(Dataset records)

## config.mk

```make
export PLATFORM = sky130hd
export DESIGN_NAME = ad_scheduler
export DESIGN_NICKNAME = d
export VERILOG_FILES = /design/src/rtl/ad_scheduler.sv
export SDC_FILE = /design/constraint.sdc
export NUM_CORES = 1
export LEC_CHECK = 0
export ABC_CLOCK_PERIOD_IN_PS = 2500
export CAP_MARGIN = 5
export CORE_MARGIN = 2
export CORE_UTILIZATION = 55
export DETAILED_ROUTE_END_ITERATION = 8
export GPL_TIMING_DRIVEN = 1
export HOLD_SLACK_MARGIN = 0.15
export PLACE_DENSITY_LB_ADDON = 0.3
export SLEW_MARGIN = 5
export SYNTH_ARGS = -nofsm -noshare
export SYNTH_HDL_FRONTEND = slang
export SYNTH_SLANG_ARGS = --single-unit
```

## constraint.sdc

```tcl
create_clock -name clock -period 2.5 [get_ports clock]
set_clock_uncertainty 0.1 [all_clocks]
set_input_delay 0.5 -clock clock [delete_from_list [all_inputs] [get_ports clock]]
set_output_delay 0.5 -clock clock [all_outputs]
set_load 0.01 [all_outputs]
```
==> src/rtl/layer_seq_ctrl.sv <==
// Steps the network C1..OL: fetch each layer's parameter words, then wait for the core.
// All outputs are registered copies of the next-state decode.
module layer_seq_ctrl
  import layer_seq_ctrl_pkg::*;
#(
  parameter int N_C1    = 2,
  parameter int N_C3    = 4,
  parameter int N_C5    = 24,
  parameter int N_FC    = 17,
  parameter int N_OL    = 2,
  parameter int CNT_W   = 6,
  parameter int TIMEOUT = 65535,
  parameter int TO_W    = 16
) (
  input  logic       clk,
  input  logic       rst_n,
  input  logic       start,
  input  logic       abort,
  input  logic       fetch_wr,
  input  logic       core_done,
  output logic [2:0] layer_signal,
  output logic [2:0] cur_layer,
  output logic       layer_start,
  output logic       busy,
  output logic       done,
  output logic       err
);

  function automatic logic [CNT_W-1:0] words_for(input logic [2:0] layer);
    case (layer)
      L_C1:    words_for = CNT_W'(N_C1);
      L_C3:    words_for = CNT_W'(N_C3);
      L_C5:    words_for = CNT_W'(N_C5);
      L_FC:    words_for = CNT_W'(N_FC);
      L_OL:    words_for = CNT_W'(N_OL);
      default: words_for = '0;
    endcase
  endfunction

  state_e           state_q, state_d;
  logic [2:0]       cur_layer_q, cur_layer_d;
  logic [CNT_W-1:0] word_cnt_q, word_cnt_d;
  logic [CNT_W-1:0] need;
  logic             err_q, err_d;
  logic [2:0]       layer_signal_q, layer_signal_d;
  logic             layer_start_q, layer_start_d;
  logic             busy_q, busy_d;
  logic             done_q, done_d;
  logic             wd_clr, wd_tc;

  wdog_cnt #(
    .TO_W   (TO_W),
    .TIMEOUT(TIMEOUT)
  ) u_wdog (
    .clk  (clk),
    .rst_n(rst_n),
    .clr_i(wd_clr),
    .en_i (state_q == ST_WAIT_CORE),
    .tc_o (wd_tc)
  );

  assign need = words_for(cur_layer_q);

  always_comb begin
    state_d     = state_q;
    cur_layer_d = cur_layer_q;
    word_cnt_d  = word_cnt_q;
    err_d       = err_q;
    wd_clr      = 1'b0;

    case (state_q)
      ST_IDLE: begin
        if (start) begin
          state_d     = ST_LOAD;
          cur_layer_d = L_C1;
          word_cnt_d  = '0;
          err_d       = 1'b0;
        end
      end
      ST_LOAD: begin
        // Pooling layers carry no parameters: a single LOAD cycle announces them.
        if (need == '0) begin
          state_d = ST_WAIT_CORE;
          wd_clr  = 1'b1;
        end else if (fetch_wr) begin
          if (word_cnt_q == need - CNT_W'(1)) begin
            state_d = ST_WAIT_CORE;
            wd_clr  = 1'b1;
          end else begin
            word_cnt_d = word_cnt_q + CNT_W'(1);
          end
        end
      end
      ST_WAIT_CORE: begin
        if (wd_tc) begin
          state_d     = ST_IDLE;
          cur_layer_d = L_IDLE;
          err_d       = 1'b1;
        end else if (core_done) begin
          if (cur_layer_q == L_OL) begin
            state_d = ST_DONE;
          end else begin
            state_d     = ST_LOAD;
            cur_layer_d = cur_layer_q + 3'd1;
            word_cnt_d  = '0;
          end
        end
      end
      default: begin
        state_d     = ST_IDLE;
        cur_layer_d = L_IDLE;
      end
    endcase

    if (abort) begin
      state_d     = ST_IDLE;
      cur_layer_d = L_IDLE;
      word_cnt_d  = '0;
      err_d       = err_q;
      wd_clr      = 1'b0;
    end

    layer_signal_d = (state_d == ST_LOAD) ? cur_layer_d : L_IDLE;
    layer_start_d  = (state_d == ST_LOAD) && (state_q != ST_LOAD);
    busy_d         = (state_d != ST_IDLE);
    done_d         = (state_d == ST_DONE);
  end

  always_ff @(posedge clk or negedge rst_n) begin
    if (!rst_n) begin
      state_q        <= ST_IDLE;
      cur_layer_q    <= L_IDLE;
      word_cnt_q     <= '0;
      err_q          <= 1'b0;
      layer_signal_q <= L_IDLE;
      layer_start_q  <= 1'b0;
      busy_q         <= 1'b0;
      done_q         <= 1'b0;
    end else begin
      state_q        <= state_d;
      cur_layer_q    <= cur_layer_d;
      word_cnt_q     <= word_cnt_d;
      err_q          <= err_d;
      layer_signal_q <= layer_signal_d;
      layer_start_q  <= layer_start_d;
      busy_q         <= busy_d;
      done_q         <= done_d;
    end
  end

  assign layer_signal = layer_signal_q;
  assign cur_layer    = cur_layer_q;
  assign layer_start  = layer_start_q;
  assign busy         = busy_q;
  assign done         = done_q;
  assign err          = err_q;

endmodule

▸ **Your objective**
Send back every entry precisely as given.

▸ **Your response**
## config.mk

```make
export PLATFORM = sky130hd
export DESIGN_NAME = ad_scheduler
export DESIGN_NICKNAME = d
export VERILOG_FILES = /design/src/rtl/ad_scheduler.sv
export SDC_FILE = /design/constraint.sdc
export NUM_CORES = 1
export LEC_CHECK = 0
export ABC_CLOCK_PERIOD_IN_PS = 2500
export CAP_MARGIN = 5
export CORE_MARGIN = 2
export CORE_UTILIZATION = 55
export DETAILED_ROUTE_END_ITERATION = 8
export GPL_TIMING_DRIVEN = 1
export HOLD_SLACK_MARGIN = 0.15
export PLACE_DENSITY_LB_ADDON = 0.3
export SLEW_MARGIN = 5
export SYNTH_ARGS = -nofsm -noshare
export SYNTH_HDL_FRONTEND = slang
export SYNTH_SLANG_ARGS = --single-unit
```

## constraint.sdc

```tcl
create_clock -name clock -period 2.5 [get_ports clock]
set_clock_uncertainty 0.1 [all_clocks]
set_input_delay 0.5 -clock clock [delete_from_list [all_inputs] [get_ports clock]]
set_output_delay 0.5 -clock clock [all_outputs]
set_load 0.01 [all_outputs]
```
==> src/rtl/layer_seq_ctrl.sv <==
// Steps the network C1..OL: fetch each layer's parameter words, then wait for the core.
// All outputs are registered copies of the next-state decode.
module layer_seq_ctrl
  import layer_seq_ctrl_pkg::*;
#(
  parameter int N_C1    = 2,
  parameter int N_C3    = 4,
  parameter int N_C5    = 24,
  parameter int N_FC    = 17,
  parameter int N_OL    = 2,
  parameter int CNT_W   = 6,
  parameter int TIMEOUT = 65535,
  parameter int TO_W    = 16
) (
  input  logic       clk,
  input  logic       rst_n,
  input  logic       start,
  input  logic       abort,
  input  logic       fetch_wr,
  input  logic       core_done,
  output logic [2:0] layer_signal,
  output logic [2:0] cur_layer,
  output logic       layer_start,
  output logic       busy,
  output logic       done,
  output logic       err
);

  function automatic logic [CNT_W-1:0] words_for(input logic [2:0] layer);
    case (layer)
      L_C1:    words_for = CNT_W'(N_C1);
      L_C3:    words_for = CNT_W'(N_C3);
      L_C5:    words_for = CNT_W'(N_C5);
      L_FC:    words_for = CNT_W'(N_FC);
      L_OL:    words_for = CNT_W'(N_OL);
      default: words_for = '0;
    endcase
  endfunction

  state_e           state_q, state_d;
  logic [2:0]       cur_layer_q, cur_layer_d;
  logic [CNT_W-1:0] word_cnt_q, word_cnt_d;
  logic [CNT_W-1:0] need;
  logic             err_q, err_d;
  logic [2:0]       layer_signal_q, layer_signal_d;
  logic             layer_start_q, layer_start_d;
  logic             busy_q, busy_d;
  logic             done_q, done_d;
  logic             wd_clr, wd_tc;

  wdog_cnt #(
    .TO_W   (TO_W),
    .TIMEOUT(TIMEOUT)
  ) u_wdog (
    .clk  (clk),
    .rst_n(rst_n),
    .clr_i(wd_clr),
    .en_i (state_q == ST_WAIT_CORE),
    .tc_o (wd_tc)
  );

  assign need = words_for(cur_layer_q);

  always_comb begin
    state_d     = state_q;
    cur_layer_d = cur_layer_q;
    word_cnt_d  = word_cnt_q;
    err_d       = err_q;
    wd_clr      = 1'b0;

    case (state_q)
      ST_IDLE: begin
        if (start) begin
          state_d     = ST_LOAD;
          cur_layer_d = L_C1;
          word_cnt_d  = '0;
          err_d       = 1'b0;
        end
      end
      ST_LOAD: begin
        // Pooling layers carry no parameters: a single LOAD cycle announces them.
        if (need == '0) begin
          state_d = ST_WAIT_CORE;
          wd_clr  = 1'b1;
        end else if (fetch_wr) begin
          if (word_cnt_q == need - CNT_W'(1)) begin
            state_d = ST_WAIT_CORE;
            wd_clr  = 1'b1;
          end else begin
            word_cnt_d = word_cnt_q + CNT_W'(1);
          end
        end
      end
      ST_WAIT_CORE: begin
        if (wd_tc) begin
          state_d     = ST_IDLE;
          cur_layer_d = L_IDLE;
          err_d       = 1'b1;
        end else if (core_done) begin
          if (cur_layer_q == L_OL) begin
            state_d = ST_DONE;
          end else begin
            state_d     = ST_LOAD;
            cur_layer_d = cur_layer_q + 3'd1;
            word_cnt_d  = '0;
          end
        end
      end
      default: begin
        state_d     = ST_IDLE;
        cur_layer_d = L_IDLE;
      end
    endcase

    if (abort) begin
      state_d     = ST_IDLE;
      cur_layer_d = L_IDLE;
      word_cnt_d  = '0;
      err_d       = err_q;
      wd_clr      = 1'b0;
    end

    layer_signal_d = (state_d == ST_LOAD) ? cur_layer_d : L_IDLE;
    layer_start_d  = (state_d == ST_LOAD) && (state_q != ST_LOAD);
    busy_d         = (state_d != ST_IDLE);
    done_d         = (state_d == ST_DONE);
  end

  always_ff @(posedge clk or negedge rst_n) begin
    if (!rst_n) begin
      state_q        <= ST_IDLE;
      cur_layer_q    <= L_IDLE;
      word_cnt_q     <= '0;
      err_q          <= 1'b0;
      layer_signal_q <= L_IDLE;
      layer_start_q  <= 1'b0;
      busy_q         <= 1'b0;
      done_q         <= 1'b0;
    end else begin
      state_q        <= state_d;
      cur_layer_q    <= cur_layer_d;
      word_cnt_q     <= word_cnt_d;
      err_q          <= err_d;
      layer_signal_q <= layer_signal_d;
      layer_start_q  <= layer_start_d;
      busy_q         <= busy_d;
      done_q         <= done_d;
    end
  end

  assign layer_signal = layer_signal_q;
  assign cur_layer    = cur_layer_q;
  assign layer_start  = layer_start_q;
  assign busy         = busy_q;
  assign done         = done_q;
  assign err          = err_q;

endmodule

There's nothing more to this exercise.